In deze uitspraak van de Rechtbank Den Haag op 4 oktober 2023, zaaknummer SGR 22/7974, wordt het beroep van eiseres tegen de afwijzing van haar aanvraag om een uitkering uit het Schadefonds geweldsmisdrijven beoordeeld. Eiseres had een aanvraag ingediend voor een uitkering wegens letsel dat zij zou hebben opgelopen door een mishandeling in 2013. De Commissie Schadefonds Geweldsmisdrijven had de aanvraag echter afgewezen, omdat het letsel niet als ernstig letsel kon worden aangemerkt en er geen verband kon worden vastgesteld tussen het letsel en het geweldsmisdrijf.
De rechtbank heeft de zaak op 23 augustus 2023 behandeld, waarbij eiseres en haar gemachtigde aanwezig waren, evenals de gemachtigde van de verweerder. Eiseres betoogde dat de mishandeling niet alleen schade aan haar oor had veroorzaakt, maar ook letsel door verwurging, wat niet voldoende was meegenomen in de besluitvorming. Ze voerde aan dat in vergelijkbare gevallen wel uitkeringen waren toegekend, en beriep zich op het gelijkheidsbeginsel.
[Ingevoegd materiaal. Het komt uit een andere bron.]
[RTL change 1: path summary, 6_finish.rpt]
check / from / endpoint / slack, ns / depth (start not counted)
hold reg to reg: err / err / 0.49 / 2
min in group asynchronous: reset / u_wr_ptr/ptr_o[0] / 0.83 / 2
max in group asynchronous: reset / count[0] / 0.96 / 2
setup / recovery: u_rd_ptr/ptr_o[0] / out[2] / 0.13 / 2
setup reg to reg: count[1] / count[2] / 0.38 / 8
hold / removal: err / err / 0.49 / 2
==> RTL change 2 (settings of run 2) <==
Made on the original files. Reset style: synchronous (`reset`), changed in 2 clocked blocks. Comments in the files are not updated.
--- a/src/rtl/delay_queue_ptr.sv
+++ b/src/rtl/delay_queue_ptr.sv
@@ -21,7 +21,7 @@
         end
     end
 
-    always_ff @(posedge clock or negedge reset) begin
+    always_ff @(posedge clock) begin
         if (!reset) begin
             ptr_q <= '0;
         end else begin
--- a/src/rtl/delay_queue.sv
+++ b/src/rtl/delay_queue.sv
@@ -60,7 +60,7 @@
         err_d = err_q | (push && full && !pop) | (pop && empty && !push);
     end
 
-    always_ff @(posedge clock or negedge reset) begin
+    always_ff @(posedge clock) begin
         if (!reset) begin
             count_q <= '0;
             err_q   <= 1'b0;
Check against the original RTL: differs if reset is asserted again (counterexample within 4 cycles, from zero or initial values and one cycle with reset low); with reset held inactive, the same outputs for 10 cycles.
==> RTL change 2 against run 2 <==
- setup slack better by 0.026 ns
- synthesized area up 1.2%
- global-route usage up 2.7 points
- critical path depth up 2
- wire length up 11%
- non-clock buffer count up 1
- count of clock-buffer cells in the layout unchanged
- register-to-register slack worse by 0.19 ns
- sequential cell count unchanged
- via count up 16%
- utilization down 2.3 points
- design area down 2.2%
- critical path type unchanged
`src/rtl/pmc_shift_engine.sv`:
```
`default_nettype none
// ============================================================================
//  Module      : pmc_shift_engine
//  Description : Serial shift engine between the PMC register file and the
//                pixel matrix. Shifts CHANNELS parallel words out MSB-first
//                on mtx_din while generating clk_sh, and assembles the matrix
//                return lines into din words.
//  Config macro: PMC_SHIFT_LOOPBACK_EN adds a 'loopback' input that makes
//                capture use mtx_din instead of mtx_dout.
//  Revision    : 1.0 - initial release
// ============================================================================
module pmc_shift_engine #(
   parameter int CHANNELS = 16,
   parameter int WORD_W   = 32,
   parameter int CLK_DIV  = 2
) (
   input  logic                        clk,
   input  logic                        rst_n,
   input  logic                        start,
   input  logic [$clog2(WORD_W)-1:0]   bit_cnt,
   input  logic [CHANNELS*WORD_W-1:0]  dout,
   output logic [CHANNELS*WORD_W-1:0]  din,
   output logic                        busy,
   output logic                        done,
   output logic                        clk_sh,
   output logic [CHANNELS-1:0]         mtx_din,
   input  logic [CHANNELS-1:0]         mtx_dout
`ifdef PMC_SHIFT_LOOPBACK_EN
   ,
   input  logic                        loopback
`endif
);

   // Phase counter spans one clk_sh half-period; bit counter must hold WORD_W.
   localparam int c_PH_W  = $clog2(CLK_DIV + 1);
   localparam int c_BIT_W = $clog2(WORD_W + 1);
   localparam logic [c_PH_W-1:0]  c_PH_LAST = c_PH_W'(CLK_DIV - 1);
   localparam logic [c_BIT_W-1:0] c_WORD_N  = c_BIT_W'(WORD_W);

   typedef enum logic [1:0] {
      S_IDLE = 2'd0,
      S_LOW  = 2'd1,
      S_HIGH = 2'd2,
      S_DONE = 2'd3
   } state_t;

   state_t                     r_state;
   state_t                     w_state_nxt;
   logic [c_PH_W-1:0]          r_phase;
   logic [c_BIT_W-1:0]         r_bits_left;
   logic [WORD_W-1:0]          r_sh  [CHANNELS];
   logic [WORD_W-1:0]          r_cap [CHANNELS];
   logic [CHANNELS*WORD_W-1:0] r_din;

   logic [c_BIT_W-1:0]         w_n;
   logic [c_BIT_W-1:0]         w_shamt;
   logic                       w_phase_end;
   logic                       w_last_bit;
   logic [CHANNELS-1:0]        w_cap_src;

   // Requested length (0 encodes a full word) and the left shift that puts
   // bit N-1 of each word at the shift register MSB.
   assign w_n         = (bit_cnt == '0) ? c_WORD_N : c_BIT_W'(bit_cnt);
   assign w_shamt     = c_WORD_N - w_n;
   assign w_phase_end = (r_phase == c_PH_LAST);
   assign w_last_bit  = (r_bits_left == c_BIT_W'(1));
   assign din         = r_din;

`ifdef PMC_SHIFT_LOOPBACK_EN
   logic r_loopback;

   // Loopback selection is frozen for the whole transfer.
   always_ff @(posedge clk or negedge rst_n) begin
      if (!rst_n)
         r_loopback <= 1'b0;
      else if (r_state == S_IDLE && start)
         r_loopback <= loopback;
   end

   assign w_cap_src = r_loopback ? mtx_din : mtx_dout;
`else
   assign w_cap_src = mtx_dout;
`endif

   // State register.
   always_ff @(posedge clk or negedge rst_n) begin
      if (!rst_n)
         r_state <= S_IDLE;
      else
         r_state <= w_state_nxt;
   end

   // Next-state and Moore outputs; mtx_din only carries data while shifting.
   always_comb begin
      w_state_nxt = r_state;
      busy        = 1'b0;
      done        = 1'b0;
      clk_sh      = 1'b0;
      mtx_din     = '0;
      case (r_state)
         S_IDLE: begin
            if (start)
               w_state_nxt = S_LOW;
         end
         S_LOW: begin
            busy = 1'b1;
            for (int c = 0; c < CHANNELS; c++)
               mtx_din[c] = r_sh[c][WORD_W-1];
            if (w_phase_end)
               w_state_nxt = S_HIGH;
         end
         S_HIGH: begin
            busy   = 1'b1;
            clk_sh = 1'b1;
            for (int c = 0; c < CHANNELS; c++)
               mtx_din[c] = r_sh[c][WORD_W-1];
            if (w_phase_end)
               w_state_nxt = w_last_bit ? S_DONE : S_LOW;
         end
         S_DONE: begin
            done        = 1'b1;
            w_state_nxt = S_IDLE;
         end
         default: w_state_nxt = S_IDLE;
      endcase
   end

   // Half-period phase counter and remaining-bit counter.
   always_ff @(posedge clk or negedge rst_n) begin
      if (!rst_n) begin
         r_phase     <= '0;
         r_bits_left <= '0;
      end else begin
         case (r_state)
            S_IDLE: begin
               r_phase <= '0;
               if (start)
                  r_bits_left <= w_n;
            end
            S_LOW: begin
               r_phase <= w_phase_end ? '0 : r_phase + c_PH_W'(1);
            end
            S_HIGH: begin
               r_phase <= w_phase_end ? '0 : r_phase + c_PH_W'(1);
               if (w_phase_end)
                  r_bits_left <= r_bits_left - c_BIT_W'(1);
            end
            default: begin
               r_phase     <= '0;
               r_bits_left <= '0;
            end
         endcase
      end
   end

   // Output shift registers and capture registers. Capture happens on the
   // edge that raises clk_sh; the next output bit appears on the edge that
   // lowers it, so mtx_din is stable for a full half-period on each side.
   always_ff @(posedge clk or negedge rst_n) begin
      if (!rst_n) begin
         for (int c = 0; c < CHANNELS; c++) begin
            r_sh[c]  <= '0;
            r_cap[c] <= '0;
         end
      end else begin
         if (r_state == S_IDLE && start) begin
            for (int c = 0; c < CHANNELS; c++) begin
               r_sh[c]  <= dout[c*WORD_W +: WORD_W] << w_shamt;
               r_cap[c] <= '0;
            end
         end
         if (r_state == S_LOW && w_phase_end) begin
            for (int c = 0; c < CHANNELS; c++)
               r_cap[c] <= {r_cap[c][WORD_W-2:0], w_cap_src[c]};
         end
         if (r_state == S_HIGH && w_phase_end && !w_last_bit) begin
            for (int c = 0; c < CHANNELS; c++)
               r_sh[c] <= r_sh[c] << 1;
         end
      end
   end

   // Readback words are published only when a transfer completes.
   always_ff @(posedge clk or negedge rst_n) begin
      if (!rst_n) begin
         r_din <= '0;
      end else if (r_state == S_HIGH && w_phase_end && w_last_bit) begin
         for (int c = 0; c < CHANNELS; c++)
            r_din[c*WORD_W +: WORD_W] <= r_cap[c];
      end
   end

endmodule
`default_nettype wire

```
De rechtbank oordeelde dat de Commissie Schadefonds Geweldsmisdrijven in redelijkheid tot de afwijzing van de aanvraag had kunnen besluiten. De rechtbank volgde het standpunt van de verweerder dat er geen bewijs was voor een oorzakelijk verband tussen het letsel en de mishandeling. Eiseres had niet met concrete voorbeelden onderbouwd dat in vergelijkbare gevallen wel een uitkering was toegekend. De rechtbank verklaarde het beroep ongegrond, waardoor het bestreden besluit in stand bleef. Eiseres kreeg geen griffierecht terug en ook geen vergoeding van proceskosten.